Alternatively, the output means may be configured to directly detect the force acting on the wire 38 and display the elongation of the wire.

It should be noted that the present invention is not limited to these embodiments, and can be modified in various ways. The servo system has excellent responsiveness and a comparison circuit that compares the detection signal and input signal of the input signal and sends a control signal to the control means so that the difference between the input signal and output signal is within an allowable range. You can also.

(Effects of the Invention) As detailed above, in the pneumatic actuator of the present invention, the detection detects the relative displacement between the two closing members that seal and join the openings at both ends of the tubular body into the internal cavity of the tubular body. By arranging the means, the axial length of the actuator can be accurately known without considering the hysteresis characteristics in the tubular body or the braided reinforcement structure of rubber or rubber-like elastic material, making the actuator easy to position. be able to. Furthermore, since a damper function can be added, there is no need to consider various problems caused by the compressibility of air, making it suitable as an actuator for use in precision equipment assembly work. Furthermore, since the detection means is disposed within the internal cavity, less compressed air is required to drive the actuator, which has the advantage of reducing running costs.

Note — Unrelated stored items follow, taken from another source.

===== src/rtl/fpr_pkg.sv =====
package fpr_pkg;

  // Strobes passed from the control to the datapath
  typedef struct packed {
    logic loadLow;   // low-phase write: set page low byte
    logic orHigh;    // high-phase write: merge page high byte, rewind offset
    logic bankLoad;  // lines write: capture bank bit
    logic rdReq;     // data-port read request
  } fpr_strb_t;

  typedef enum logic [1:0] {
    PH_CMD  = 2'd0,
    PH_LOW  = 2'd1,
    PH_HIGH = 2'd2
  } fpr_phase_e;

endpackage


===== src/rtl/fpr_ctrl.sv =====
module fpr_ctrl
  import fpr_pkg::*;
#(
  parameter int LINES_W = 8,
  parameter logic [LINES_W-1:0] CLR_MASK = 8'hC0
) (
  input  logic               clk,
  input  logic               rstN,
  input  logic               portWr,
  input  logic               portRd,
  input  logic               linesWr,
  input  logic [LINES_W-1:0] linesWrData,
  output fpr_strb_t          strb,
  output logic               rdValid
);

  fpr_phase_e phase;
  logic       phaseClr;

  assign phaseClr = linesWr && (|(linesWrData & CLR_MASK));

  always_ff @(posedge clk) begin
    if (!rstN) begin
      phase   <= PH_CMD;
      rdValid <= 1'b0;
    end else begin
      rdValid <= portRd;
      if (phaseClr) begin
        phase <= PH_CMD;
      end else if (portWr) begin
        unique case (phase)
          PH_CMD:  phase <= PH_LOW;
          PH_LOW:  phase <= PH_HIGH;
          default: phase <= PH_CMD;
        endcase
      end
    end
  end

  always_comb begin
    strb.loadLow  = portWr && (phase == PH_LOW);
    strb.orHigh   = portWr && (phase == PH_HIGH);
    strb.bankLoad = linesWr;
    strb.rdReq    = portRd;
  end

  // command slot is always followed by the low slot
  a_r1_cmd_to_low: assert property (@(posedge clk) disable iff (!rstN)
    (portWr && !phaseClr && phase == PH_CMD) |=> (phase == PH_LOW));

  // high slot wraps to the command slot
  a_r1_high_wraps: assert property (@(posedge clk) disable iff (!rstN)
    (portWr && !phaseClr && phase == PH_HIGH) |=> (phase == PH_CMD));

  // clear bits force the command slot
  a_r4_phase_clear: assert property (@(posedge clk) disable iff (!rstN)
    phaseClr |=> (phase == PH_CMD));

  // a lines write without clear bits and no data write keeps the phase
  a_r4_phase_keep: assert property (@(posedge clk) disable iff (!rstN)
    (linesWr && !phaseClr && !portWr) |=> $stable(phase));

  // valid strobe follows a read by one cycle
  a_r8_valid_latency: assert property (@(posedge clk) disable iff (!rstN)
    portRd |=> rdValid);

  a_r8_valid_only_after_rd: assert property (@(posedge clk) disable iff (!rstN)
    !portRd |=> !rdValid);

  // input assumption, reads and writes of the port never collide
  a_r8_port_exclusive: assert property (@(posedge clk) disable iff (!rstN)
    !(portRd && portWr));

endmodule


===== src/rtl/fpr_datapath.sv =====
module fpr_datapath
  import fpr_pkg::*;
#(
  parameter int BYTE_W     = 8,
  parameter int OFS_W      = 16,
  parameter int PAGE_SHIFT = 9,
  parameter int BANK_LOG2  = 22,
  parameter int LIMIT_LOG2 = 23,
  parameter int WORD_W     = 16,
  parameter int BUS_W      = 32
) (
  input  logic                  clk,
  input  logic                  rstN,
  input  fpr_strb_t             strb,
  input  logic [BYTE_W-1:0]     pageByte,
  input  logic                  bankBit,
  input  logic [WORD_W-1:0]     memRdData,
  output logic                  memRdEn,
  output logic [LIMIT_LOG2-1:0] memAddr,
  output logic [BUS_W-1:0]      rdData
);

  localparam int PAGE_W = 2 * BYTE_W;
  localparam int FULL_W = PAGE_W + PAGE_SHIFT + 2;
  localparam logic [FULL_W-1:0] LIMIT    = FULL_W'(1) << LIMIT_LOG2;
  localparam logic [FULL_W-1:0] BANK_ADD = FULL_W'(1) << BANK_LOG2;

  logic [PAGE_W-1:0] page;
  logic [OFS_W-1:0]  offset;
  logic              bank;
  logic              hitQ;
  logic [FULL_W-1:0] fullAddr;
  logic              inRange;
  logic              hit;

  always_comb begin
    fullAddr = FULL_W'({page, {PAGE_SHIFT{1'b0}}}) + FULL_W'(offset)
             + (bank ? BANK_ADD : '0);
    inRange  = fullAddr < LIMIT;
    hit      = strb.rdReq && inRange;
  end

  assign memRdEn = hit;
  assign memAddr = fullAddr[LIMIT_LOG2-1:0];
  assign rdData  = hitQ ? BUS_W'(memRdData) : '0;

  always_ff @(posedge clk) begin
    if (!rstN) begin
      page   <= '0;
      offset <= '0;
      bank   <= 1'b0;
      hitQ   <= 1'b0;
    end else begin
      hitQ <= hit;
      if (strb.loadLow) page <= PAGE_W'(pageByte);
      else if (strb.orHigh) page <= page | (PAGE_W'(pageByte) << BYTE_W);
      if (strb.orHigh) offset <= '0;
      else if (hit) offset <= offset + 1'b1;
      if (strb.bankLoad) bank <= bankBit;
    end
  end

  // a low-phase load leaves the upper page byte clear
  a_r2_high_cleared: assert property (@(posedge clk) disable iff (!rstN)
    strb.loadLow |=> (page[PAGE_W-1:BYTE_W] == '0));

  // high-phase write rewinds the offset
  a_r3_offset_rewind: assert property (@(posedge clk) disable iff (!rstN)
    strb.orHigh |=> (offset == '0));

  // each storage access steps the offset by one
  a_r5_offset_step: assert property (@(posedge clk) disable iff (!rstN)
    (memRdEn && !strb.orHigh) |=> (offset == OFS_W'($past(offset) + 1'b1)));

  // an out-of-range read freezes the offset
  a_r7_offset_hold: assert property (@(posedge clk) disable iff (!rstN)
    (strb.rdReq && !memRdEn && !strb.orHigh) |=> $stable(offset));

  // a read without storage access yields zero data
  a_r7_zero_data: assert property (@(posedge clk) disable iff (!rstN)
    (strb.rdReq && !memRdEn) |=> (rdData == '0));

endmodule


===== src/rtl/flash_page_reader.sv =====
module flash_page_reader
  import fpr_pkg::*;
#(
  parameter int BYTE_W     = 8,
  parameter int BYTE_LSB   = 16,
  parameter int OFS_W      = 16,
  parameter int PAGE_SHIFT = 9,
  parameter int BANK_LOG2  = 22,
  parameter int LIMIT_LOG2 = 23,
  parameter int WORD_W     = 16,
  parameter int BUS_W      = 32,
  parameter int LINES_W    = 8
) (
  input  logic                  clk,
  input  logic                  rstN,
  input  logic                  portWr,
  input  logic [BUS_W-1:0]      portWrData,
  input  logic                  portRd,
  output logic [BUS_W-1:0]      portRdData,
  output logic                  portRdValid,
  input  logic                  linesWr,
  input  logic [LINES_W-1:0]    linesWrData,
  output logic                  memRdEn,
  output logic [LIMIT_LOG2-1:0] memAddr,
  input  logic [WORD_W-1:0]     memRdData
);

  localparam logic [LINES_W-1:0] CLR_MASK = LINES_W'(8'hC0);

  fpr_strb_t         strb;
  logic [BYTE_W-1:0] pageByte;

  assign pageByte = BYTE_W'(portWrData >> BYTE_LSB);

  fpr_ctrl #(
    .LINES_W  (LINES_W),
    .CLR_MASK (CLR_MASK)
  ) u_ctrl (
    .clk         (clk),
    .rstN        (rstN),
    .portWr      (portWr),
    .portRd      (portRd),
    .linesWr     (linesWr),
    .linesWrData (linesWrData),
    .strb        (strb),
    .rdValid     (portRdValid)
  );

  fpr_datapath #(
    .BYTE_W     (BYTE_W),
    .OFS_W      (OFS_W),
    .PAGE_SHIFT (PAGE_SHIFT),
    .BANK_LOG2  (BANK_LOG2),
    .LIMIT_LOG2 (LIMIT_LOG2),
    .WORD_W     (WORD_W),
    .BUS_W      (BUS_W)
  ) u_dp (
    .clk       (clk),
    .rstN      (rstN),
    .strb      (strb),
    .pageByte  (pageByte),
    .bankBit   (linesWrData[0]),
    .memRdData (memRdData),
    .memRdEn   (memRdEn),
    .memAddr   (memAddr),
    .rdData    (portRdData)
  );

endmodule


===== config.mk =====
export PLATFORM = sky130hd
export DESIGN_NAME = flash_page_reader
export DESIGN_NICKNAME = d
export VERILOG_FILES = /design/src/rtl/fpr_pkg.sv /design/src/rtl/fpr_ctrl.sv /design/src/rtl/fpr_datapath.sv /design/src/rtl/flash_page_reader.sv
export SDC_FILE = /design/constraint.sdc
export NUM_CORES = 1
export LEC_CHECK = 0
export BUFFER_PORTS_ARGS = -buffer_cell sky130_fd_sc_hd__buf_2
export CORE_ASPECT_RATIO = 1.2
export CORE_MARGIN = 2
export CORE_UTILIZATION = 50
export CTS_BUF_LIST = sky130_fd_sc_hd__clkbuf_4
export DETAILED_ROUTE_END_ITERATION = 8
export GPL_TIMING_DRIVEN = 1
export PLACE_DENSITY = 0.87
export SLEW_MARGIN = 20
export SYNTH_ARGS = -nofsm -noshare
export SYNTH_HDL_FRONTEND = slang
export SYNTH_SLANG_ARGS = --single-unit

===== constraint.sdc =====
create_clock -name clk -period 5.4 [get_ports clk]
set_clock_uncertainty 0.1 [all_clocks]
set_input_delay 0 -clock clk [delete_from_list [all_inputs] [get_ports clk]]
set_output_delay 0 -clock clk [all_outputs]
set_load 0.02 [all_outputs]

==> key figures <==
Outcome
  • Status: finished, final reports clean

Floorplanning
  • Die area: 5700 µm²
  • Initial Util: 0.517
  • Row Count: 28
  • Die span in y: 82.3 µm
  • I/O Pins: 118
  • Die width: 69.3 µm
  • Core outline area: 4940 µm²

Synth
  • Most instantiated cells after synthesis: dfxtp_1 (37), and2_1 (31), a21oi_1 (28)
  • Cell count after synthesis: 315
  • Top_reg_cell synth: dfxtp_1
  • Yosys warnings: 0
  • Synthesized area: about 2600 µm²
  • Leading area contributor after synthesis: dfxtp_1
  • Distinct cells, synth: 47
  • Flop and latch count out of synthesis: 37
  • EDFF count, synth: 0
  • Synth area leaders: dfxtp_1 (29%), buf_4 (7.9%), and2_1 (7.6%)
  • Synthesized area per cell: around 8.1 µm²
  • Sequential area share after synthesis: 0.290
  • Count leader, synth: dfxtp_1
  • Share of flip-flops with an asynchronous set or reset: 0
  • Synth top area share: 0.290

Setup path
  • Crit Path Class: reg -> out
  • Crit path cell chain: ha_1 -> a211oi_2 -> o21ai_2 -> a21o_1 -> a21o_1 -> and2_1 -> nand3_1 -> xnor2_1 -> ha_1 -> ha_1 -> o211ai_1 -> mux2i_1 -> and2_1 -> buf_2
  • Most used cell, CP: ha_1
  • Nature of the critical path startpoint: register
  • Reg2Reg Depth: 15
  • CP max-delay cell: mux2i_1
  • Worst path arrival time: 3.98 ns
  • Critical Path Fanout Max: 11
  • RR Startpoint: u_dp.offset[10]
  • Crit-path leading delay family: compound AO/OA/AOI/OAI gates
  • Worst Setup End Kind: output port
  • Worst EP required: 5.30 ns
  • Reg2reg end: u_dp.offset[15]
  • CP max stage delay: 0.73 ns
  • Buf/Inv on CP: 1
  • R2r setup slk: 1.57 ns

Routing
  • Via count: between 2,000 and 2,500
  • Final ANT Viol Nets: 0
  • Vias per cell: 5.34
  • Drt drc: 0
  • Drt initial violations: 130
  • Drt total wl: 6100 µm
  • TritonRoute pass-1 iters: 4
  • WL per Instance: 13.3 µm

Power and ir drop
  • VDD IR max: 0.168 mV
  • Pwr/cell area: 172 nW/µm²
  • Overall Power: 0.539 mW
  • LEAKAGE: ~1.5 nW

Cells and area
  • Fillers: 430
  • Final nets: 469
  • Layout cells sized above 1: 0.234
  • Area Growth Syn to Fin: 22.2%
  • Multi-input gate area in the final layout: between 1500 and 2000 µm²
  • FF/Latch Area: about 740 µm²
  • Antenna cells: 0

Clocking
  • Clock Latency Late Sink: 0.37 ns
  • PostCTS Resize Cnt: 0
  • Clock-pin slew on the worst setup and hold paths: between 0.1 and 0.15 ns
  • Clock buffer count from CTS: 5
  • H-tree depth: 2
  • Root buf cell: clkbuf_4
  • CTS tree: yes
  • CTS Sinks: 37
  • CTS Buffer Depth: 2
  • Number of hold-repair buffers added at the cts stage: 27
  • Post-CTS setup buffer count: 0

Timing
  • Max Clock Freq: 245 MHz
  • Slew Limit Fails: 0
  • Worst-margin pin slew: 0.905 ns
  • Minimum clock period: 4.08 ns
  • Final hold violations: 0
  • Endpoints failing setup: 0
  • Hold_ws: 0.221 ns
  • RSZ-0062 raised after global routing: no
  • Worst slew margin: 0.379
  • Final period util: 0.755
  • Fin Setup TNS: 0 ns

GRT
  • Initial antenna violation count: 0
  • Met2 usage: 0.401
  • First-pass GRT wire length: 9920 µm
  • Pin count of the biggest net entering global routing: 23
  • Vias in the first global route: approximately 2,200
  • Global route hottest layer: met2
  • Met1 Use GR: 0.242
  • GRT met3 Usage: 0.0425
  • GR Overflow Total: 0
  • All-Layer GR Usage: 0.215

Place
  • Dpl hpwl: 4280 µm
  • Global placement routability congestion: about 0.86
  • # port buffers: 72

Run
  • MaxCap Viol Count: 0

Min path
  • Hold Path Sink: portRdData[13]
  • Worst Hold Class: in -> out
  • Hold path start: memRdData[13]
  • Hold Path Depth: 3
flip-flops by register name (all words and copies together), names as in the netlist:
register and count:
u_ctrl.phase 2, u_dp.page 16, u_dp.hitQ 1, u_dp.bank 1, u_dp.offset 16, u_ctrl.rdValid 1
worst max-delay path by stage:
stage	startpoint	slack, ns	cells after the start	end
floorplan	u_dp.offset[10]	2.06	14	u_dp.offset[15]
global placement	u_dp.offset[10]	1.69	15	u_dp.offset[15]
detailed placement	u_dp.offset[11]	1.66	15	u_dp.offset[15]
CTS	u_dp.offset[10]	1.36	14	memRdEn
global route	u_dp.offset[11]	1.08	14	memRdEn
finish	u_dp.offset[10]	1.32	14	memRdEn
power breakdown:
part | leakage, nW | internal [mW] | switching [mW]
sequential | 0.300 | 0.279 | 0.00812
clock | 0.0310 | 0.0491 | 0.105
combinational | 1.15 | 0.0426 | 0.0549
total | 1.48 | 0.371 | 0.168
logic make-up (layout without fill, tap and decap cells):
family	Yosys count	after routing	share of synthesized area
mux	13	13	0.0534
flops	37	37	0.290
compound gates	75	75	0.181
simple gates	119	119	0.268
buf+inv	49	117	0.116
fa+ha+maj	11	11	0.0568
xor+xnor	10	10	0.0343
other cells	1	16	0.00147
layout by cell type, fill, tap and decap left out, types with 2 or more instances in the layout:
cell type and instances:
buf_2 72, dfxtp_1 37, and2_1 31, a21oi_1 28
dlygate4sd3_1 27, o21ai_0 21, nand2_1 18, conb_1 16
nand4_1 12, nor2_1 12, mux2i_1 11, nor2b_1 10
ha_1 10, inv_1 9, and3_1 8, or3_1 8
xnor2_1 7, nand3_1 5, clkbuf_4 5, o21a_1 3
o31ai_1 3, and4_1 3, nand2b_1 3, a21o_1 3
xor2_1 3, a31o_2 3, nor3_1 2, a211oi_2 2
o211ai_1 2, o21ai_2 2, nand4b_1 2, or4_1 2
clkinv_2 2
per-layer routing:
metal  vias to the layer above  share of wire
met4                         0          0.019
met3                        10          0.046
met5                         -              0
met1                      1126           0.41
li1                       1235              -
met2                        77           0.52
worst register-to-register path, stage by stage (launching register included):
cell and delay (ns):
dfxtp_1 0.35, ha_1 0.33, a211oi_2 0.28, o21ai_2 0.14, a21o_1 0.17, a21o_1 0.19, and2_1 0.20, nand3_1 0.11
xnor2_1 0.12, ha_1 0.22, ha_1 0.25, a311oi_2 0.26, buf_4 0.24, nand2_1 0.16, or4_1 0.49, a21oi_1 0.14
metrics by stage:
step / setup slack [ns] / instance area, µm² / utilization / instances
floorplan: 2.06 / 2610 / - / 330
global placement: 1.69 / 2790 / 0.566 / 423
detailed placement: 1.66 / 2790 / 0.566 / 423
CTS: 1.36 / 3120 / 0.631 / 458
global route: 1.08 / 3120 / 0.632 / 458
finish: 1.32 / 3120 / 0.632 / 458
area by class of cell:
class,instances,area share
Multi-Input combinational cell,244,0.506
Sequential cell,37,0.237
Timing Repair Buffer,100,0.204
Tap cell,60,0.0240
Clock buffer,5,0.0120
Inverter,9,0.0108
Clock inverter,3,0.00561
(Power assumes the default switching activity.)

[Brief explanation of the drawing]

fal in figure m1 is a partially sectional front view showing one embodiment of the pneumatic actuator of the present invention, and fbl in FIG. Figure 1 (cl is the first
A schematic M diagram showing the output of the detection means shown at fbl in the figure; FIG. 2(a) is a partially sectional front view showing another embodiment of the pneumatic actuator of the invention; (bl and let are diagrams showing the configuration of the detection means and its output shown in (al) of FIG. 2, FIG. 3 is a partial cross-sectional view of another embodiment of the pneumatic actuator of the present invention, 1@45 is a route diagram showing a drive device using the pneumatic actuator of the present invention, and Figure 5 is a partially sectional front view showing a conventional pneumatic actuator. 1... Tubular Body 2... Braided reinforcement structure 3
... Closing member 4 ... Caulking cap 5.
... Nipple 6 ... Hole 7 ... Internal cavity
8... Connection hole 9... Fitting 10... Pneumatic actuator 12...
Support member 14... Insertion member 16... Accommodation part 18... Output''/l, element 18a...
Light source 18b...Condensing lens 20...Detection element 22...Receiver ytJ element 24...Guide 26...Lead wire 28...Output means 30...Support wall 80a...Sealing means 8
2... Coil 84... Hydraulic oil 86...
Fixed part 88...Wire 40...Support column 42...Pulley

Claims (1)

[Claims] 1. Rubber or rubber whose outer periphery is reinforced with a braided reinforcing structure using organic or inorganic high tensile strength fibers as tensile reinforcement elements, and whose openings at both ends are sealed and bonded with a closing member having a connection hole on at least one side. A tubular body made of a shaped elastic material, an insertion member provided on one closing member and extending into the internal cavity of the tubular body, and an insertion member provided on the other closure member that accommodates the insertion member so as to be freely inserted and allows displacement of the insertion member. and an output means that outputs the relative displacement between both closing members based on the detection signal from the detection means, and expands and deforms in diameter in the axial direction by supplying and discharging pressurized fluid. A pneumatic actuator characterized by generating contraction force.